Let’s run now the agent with a simple prompt and with a prompt containing an unsafe request (containing the word “block”) to demonstrate CAPSEM blocking unsafe actions.

async def run_adk(prompt: str):
    USER_ID = "3713"
    SESSION_ID = f"s{uuid4().hex}"
    print("prompt:", prompt)
    # Create the specific session where the conversation will happen
    await session_service.create_session(app_name=APP_NAME,
                                         user_id=USER_ID,
                                         session_id=SESSION_ID)
    content = types.Content(role='user', parts=[types.Part(text=prompt)])
    final_response_text = "Agent did not produce a final response." # Default


    async for event in runner.run_async(user_id=USER_ID, session_id=SESSION_ID,
                                        new_message=content):
        # Key Concept: is_final_response() marks the concluding message for the turn.
        if event.is_final_response():
            if event.content and event.content.parts:
                # Assuming text response in the first part
                final_response_text = event.content.parts[0].text
            elif event.actions and event.actions.escalate: # Handle potential errors/escalations
                final_response_text = f"Agent escalated: {event.error_message or 'No specific message.'}"
            break # Stop processing events once the final response is found


    print(final_response_text)
print("-=normal workflow=-")
query = "What's the weather like in new york?"
await run_adk(query)


# test blocking with DebugPolicy
print("\n-= Blocking workflow =-")
blocking_query = "block What's the weather like in new york?"
await run_adk(blocking_query)
-=normal workflow=-
prompt: What's the weather like in new york?

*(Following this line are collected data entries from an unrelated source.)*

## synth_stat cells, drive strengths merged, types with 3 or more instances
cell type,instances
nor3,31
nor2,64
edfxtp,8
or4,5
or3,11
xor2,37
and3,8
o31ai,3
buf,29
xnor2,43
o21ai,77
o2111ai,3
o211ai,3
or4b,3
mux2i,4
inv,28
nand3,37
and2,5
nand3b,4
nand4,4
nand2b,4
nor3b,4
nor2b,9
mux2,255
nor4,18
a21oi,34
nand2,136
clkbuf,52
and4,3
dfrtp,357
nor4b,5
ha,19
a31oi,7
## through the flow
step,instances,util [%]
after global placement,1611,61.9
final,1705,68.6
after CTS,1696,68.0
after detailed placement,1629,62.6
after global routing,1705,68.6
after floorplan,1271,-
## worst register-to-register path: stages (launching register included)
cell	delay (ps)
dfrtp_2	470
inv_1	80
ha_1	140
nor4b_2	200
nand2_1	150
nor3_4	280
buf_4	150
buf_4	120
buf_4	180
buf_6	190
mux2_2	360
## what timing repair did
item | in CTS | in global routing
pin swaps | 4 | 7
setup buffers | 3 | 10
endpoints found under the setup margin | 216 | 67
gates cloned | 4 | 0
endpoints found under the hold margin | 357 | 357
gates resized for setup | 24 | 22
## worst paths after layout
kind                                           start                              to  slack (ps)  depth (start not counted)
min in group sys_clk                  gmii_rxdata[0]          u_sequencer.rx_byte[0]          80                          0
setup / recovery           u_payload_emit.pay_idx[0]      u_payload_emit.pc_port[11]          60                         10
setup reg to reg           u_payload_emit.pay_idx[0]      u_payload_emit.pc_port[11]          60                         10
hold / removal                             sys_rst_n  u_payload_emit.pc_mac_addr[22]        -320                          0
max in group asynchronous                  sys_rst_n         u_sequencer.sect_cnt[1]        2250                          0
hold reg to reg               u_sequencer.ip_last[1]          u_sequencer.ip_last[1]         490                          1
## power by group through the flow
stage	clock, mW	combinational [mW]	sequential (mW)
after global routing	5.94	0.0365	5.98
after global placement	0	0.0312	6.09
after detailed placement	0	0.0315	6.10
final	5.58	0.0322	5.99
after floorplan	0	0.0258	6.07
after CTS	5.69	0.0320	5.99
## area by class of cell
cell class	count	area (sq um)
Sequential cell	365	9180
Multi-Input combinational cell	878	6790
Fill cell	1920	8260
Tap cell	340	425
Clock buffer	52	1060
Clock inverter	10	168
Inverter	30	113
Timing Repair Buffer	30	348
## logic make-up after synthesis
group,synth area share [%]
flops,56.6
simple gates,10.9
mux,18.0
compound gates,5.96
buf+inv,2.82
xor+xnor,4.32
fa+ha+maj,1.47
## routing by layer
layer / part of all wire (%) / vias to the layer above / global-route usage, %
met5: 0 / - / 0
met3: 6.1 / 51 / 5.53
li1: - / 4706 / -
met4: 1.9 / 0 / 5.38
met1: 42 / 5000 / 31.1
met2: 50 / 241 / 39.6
==> config.mk <==
export PLATFORM = sky130hd
export DESIGN_NAME = blk_fifo
export DESIGN_NICKNAME = d
export VERILOG_FILES = /design/src/blk_fifo.sv
export VERILOG_INCLUDE_DIRS = /design/src
export SDC_FILE = /design/constraint.sdc
export NUM_CORES = 1
export LEC_CHECK = 0
export BUFFER_PORTS_ARGS = -buffer_cell sky130_fd_sc_hd__buf_2
export CORE_AREA = 3 3 40 42
export CTS_CLUSTER_SIZE = 28
export DETAILED_ROUTE_END_ITERATION = 7
export DIE_AREA = 0 0 43 45
export PLACE_DENSITY_LB_ADDON = 0.1
export SLEW_MARGIN = 5
export SYNTH_ARGS = -nofsm -noshare
export SYNTH_HDL_FRONTEND = slang
export SYNTH_SLANG_ARGS = --single-unit
==> constraint.sdc <==
create_clock -name clk -period 4.26 [get_ports clk]
set_input_delay 0.426 -clock clk [delete_from_list [all_inputs] [get_ports clk]]
set_output_delay 0.426 -clock clk [all_outputs]
set_load 0.02 [all_outputs]
==> src/blk_consts.svh <==
// Block-cost engine constants
// Pixel, weight and cost widths, block geometry, group size and FIFO depth

`ifndef BLK_CONSTS_SVH
`define BLK_CONSTS_SVH

// ---------------------------------------------------------------------------
// Pixel side
// ---------------------------------------------------------------------------
`define BLK_PIX_W       8
// Edge of the square block, 16 positions in all
`define BLK_N           4
// Candidates compared per group
`define BLK_CAND_N      4
`define BLK_FIFO_DEPTH  4

// ---------------------------------------------------------------------------
// Cost side
// ---------------------------------------------------------------------------
// Signed per-position weight
`define BLK_WEIGHT_W    16
`define BLK_COST_W      32

`endif

==> src/blk_fifo.sv <==
// Show-ahead FIFO with a type-parameter payload
// Full and empty are levels, a push while full is dropped and flagged

`timescale 1ns/100ps

`include "blk_consts.svh"

module blk_fifo #(
    parameter type T = logic
) (
    input  logic clk,
    input  logic rst_n,
    input  logic push_i,
    input  T     data_i,
    input  logic pop_i,
    output T     data_o,
    output logic full_o,
    output logic empty_o,
    output logic overflow_o
);

    localparam int unsigned DEPTH = `BLK_FIFO_DEPTH;
    localparam int unsigned PTR_W = (DEPTH > 1) ? $clog2(DEPTH) : 1;
    localparam int unsigned CNT_W = $clog2(DEPTH + 1);
    localparam logic [PTR_W-1:0] PTR_LAST = PTR_W'(DEPTH - 1);
    localparam logic [CNT_W-1:0] CNT_FULL = CNT_W'(DEPTH);

    T                 mem [DEPTH];
    logic [PTR_W-1:0] wr_ptr;
    logic [PTR_W-1:0] rd_ptr;
    logic [CNT_W-1:0] count;
    logic             wr_en;
    logic             rd_en;
    logic             ovf_q;

    assign full_o  = (count == CNT_FULL);
    assign empty_o = (count == '0);
    assign wr_en   = push_i && !full_o;
    assign rd_en   = pop_i && !empty_o;

    // ---------------------------------------------------------------------------
    // Pointers and occupancy
    // ---------------------------------------------------------------------------
    always_ff @(posedge clk or negedge rst_n) begin
        if (!rst_n) begin
            wr_ptr <= '0;
            rd_ptr <= '0;
            count  <= '0;
        end else begin
            if (wr_en) begin
                wr_ptr <= (wr_ptr == PTR_LAST) ? '0 : wr_ptr + 1'b1;
            end
            if (rd_en) begin
                rd_ptr <= (rd_ptr == PTR_LAST) ? '0 : rd_ptr + 1'b1;
            end
            // Push and pop together leave the count unchanged
            if (wr_en && !rd_en) begin
                count <= count + 1'b1;
            end else if (rd_en && !wr_en) begin
                count <= count - 1'b1;
            end
        end
    end

    always_ff @(posedge clk) begin
        if (wr_en) begin
            mem[wr_ptr] <= data_i;
        end
    end

    // Sticky until reset
    always_ff @(posedge clk or negedge rst_n) begin
        if (!rst_n) begin
            ovf_q <= 1'b0;
        end else if (push_i && full_o) begin
            ovf_q <= 1'b1;
        end
    end

    // Head entry is visible whenever the FIFO is not empty
    assign data_o     = mem[rd_ptr];
    assign overflow_o = ovf_q;

endmodule
--- config.mk ---
export PLATFORM = sky130hd
export DESIGN_NAME = blk_row_packer
export DESIGN_NICKNAME = d
export VERILOG_FILES = /design/src/blk_pkg.sv /design/src/blk_row_packer.sv
export VERILOG_INCLUDE_DIRS = /design/src
export SDC_FILE = /design/constraint.sdc
export NUM_CORES = 1
export LEC_CHECK = 0
export BUFFER_PORTS_ARGS = -buffer_cell sky130_fd_sc_hd__clkbuf_2
export CORE_MARGIN = 8
export CORE_UTILIZATION = 43
export CTS_CLUSTER_SIZE = 8
export DETAILED_ROUTE_END_ITERATION = 10
export GPL_ROUTABILITY_DRIVEN = 0
export PLACE_DENSITY_LB_ADDON = 0.1
export SLEW_MARGIN = 20
export SYNTH_ARGS = -nofsm -noshare
export SYNTH_HDL_FRONTEND = slang
export SYNTH_SLANG_ARGS = --single-unit
--- constraint.sdc ---
create_clock -name clk -period 1.4 [get_ports clk]
set_input_delay 0.07 -clock clk [delete_from_list [all_inputs] [get_ports clk]]
set_output_delay 0.07 -clock clk [all_outputs]
set_load 0.01 [all_outputs]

[Decision][e5e3b4fad6b4][ALLOW][on_model_call] safe: 1 policies check passed.
--- Tool: get_weather called for city: New York ---
[Decision][40587cf1f2b8][ALLOW][on_tool_response] safe: 1 policies check passed.
Current weather in New York: sunny with a temperature of 25°C.


Would you like a forecast or want this converted to Fahrenheit, or more details (humidity, wind, etc.)?
[Decision][bf6809d4ac7c][ALLOW][on_model_call] safe: 1 policies check passed.
Current weather in New York: sunny with a temperature of 25°C.


Would you like a forecast or want this converted to Fahrenheit, or more details (humidity, wind, etc.)?


-= Blocking workflow =-
prompt: block What's the weather like in new york?
[Decision][738b19c5e0b1][BLOCK][on_model_call] policy_violation: Detected 'block' in prompt
Agent did not produce a final response.